Important amino acid properties for determining the transition state structures of two-state protein mutants.

Understanding the mechanism in the folding pathways of proteins is an important problem in molecular biology. The Phi-value analysis provides insight into the transition state structures during protein folding. In this work, we have analyzed the relationship between the observed Phi values upon mutations in two-state proteins (FK506 binding protein, chymotrypsin inhibitor and src SH3 domain) and the changes in 48 various physico-chemical, energetic and conformational properties. We found that the classification of mutations based on solvent accessibility improved the correlation significantly. The relationship between conformational properties and Phi values determines the presence/absence of secondary structures in the transition state. In buried mutations, the physical properties volume, shape and flexibility, and the thermodynamic properties enthalpy, entropy and free-energy change have significant correlation with Phi.

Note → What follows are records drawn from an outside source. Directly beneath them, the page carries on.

### src/rtl/rx_deser.sv
module rx_deser
  import uart_rx_pkg::*;
#(
  parameter int OS = 16
) (
  input  logic      clk,
  input  logic      rst,
  input  logic      rx_in,
  input  logic      tick,
  input  logic      data8,
  input  logic      par_en,
  input  logic      par_odd,
  input  logic      stop2,
  output logic      push,
  output rx_entry_t entry
);
  localparam int TW   = $clog2(OS);
  localparam int MID  = OS / 2 - 1;
  localparam int LAST = OS - 1;

  typedef enum logic [2:0] {S_IDLE, S_START, S_DATA, S_PAR, S_STOP1, S_STOP2, S_HOLD} st_t;

  st_t           st;
  logic [1:0]    sync;
  logic [TW-1:0] tcnt;
  logic [2:0]    bitn;
  logic [7:0]    sreg;
  logic          pbit, zero, ferr;
  logic          rxs, samp, fin_ferr, fin_zero;
  logic [7:0]    dval;

  assign rxs      = sync[1];
  assign samp     = tick && (tcnt == TW'(LAST));
  assign fin_ferr = ferr | ~rxs;
  assign fin_zero = zero & ~rxs;
  assign dval     = data8 ? sreg : {1'b0, sreg[7:1]};

  always_ff @(posedge clk) begin
    if (rst) begin
      st    <= S_IDLE;
      sync  <= 2'b11;
      tcnt  <= '0;
      bitn  <= '0;
      sreg  <= '0;
      pbit  <= 1'b0;
      zero  <= 1'b0;
      ferr  <= 1'b0;
      push  <= 1'b0;
      entry <= '0;
    end else begin
      push <= 1'b0;
      sync <= {sync[0], rx_in};
      if (tick && st != S_IDLE && st != S_START && st != S_HOLD)
        tcnt <= samp ? '0 : tcnt + 1'b1;
      case (st)
        S_IDLE: if (tick && !rxs) begin
          st   <= S_START;
          tcnt <= '0;
        end
        S_START: if (tick) begin
          if (tcnt == TW'(MID)) begin
            tcnt <= '0;
            if (rxs) st <= S_IDLE;
            else begin
              st   <= S_DATA;
              bitn <= '0;
              zero <= 1'b1;
              ferr <= 1'b0;
              pbit <= 1'b0;
            end
          end else tcnt <= tcnt + 1'b1;
        end
        S_DATA: if (samp) begin
          sreg <= {rxs, sreg[7:1]};
          if (rxs) zero <= 1'b0;
          if (bitn == (data8 ? 3'd7 : 3'd6)) st <= par_en ? S_PAR : S_STOP1;
          else bitn <= bitn + 1'b1;
        end
        S_PAR: if (samp) begin
          pbit <= rxs;
          if (rxs) zero <= 1'b0;
          st <= S_STOP1;
        end
        S_STOP1, S_STOP2: if (samp) begin
          if (st == S_STOP1 && stop2) begin
            ferr <= fin_ferr;
            zero <= fin_zero;
            st   <= S_STOP2;
          end else begin
            push       <= 1'b1;
            entry.data <= dval;
            entry.perr <= par_en & (^dval ^ pbit ^ par_odd);
            entry.ferr <= fin_ferr;
            entry.brk  <= fin_zero;
            st         <= fin_zero ? S_HOLD : S_IDLE;
          end
        end
        S_HOLD: if (rxs) st <= S_IDLE;
        default: st <= S_IDLE;
      endcase
    end
  end
endmodule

The short and medium-range non-bonded energy in partially buried mutations and average long-range contacts in exposed mutations showed a strong correlation with Phi values. Multiple regression analysis incorporating combinations of three properties from among all possible combinations of the 48 properties increased the correlation coefficient up to 0.99, by an average rise of 20% for all the data sets. Information about local sequence and structure is more important in surface mutations than those in buried mutations for explaining the transition state structures of two-state proteins. Further, the implications of our results for understanding the process of protein folding have been discussed.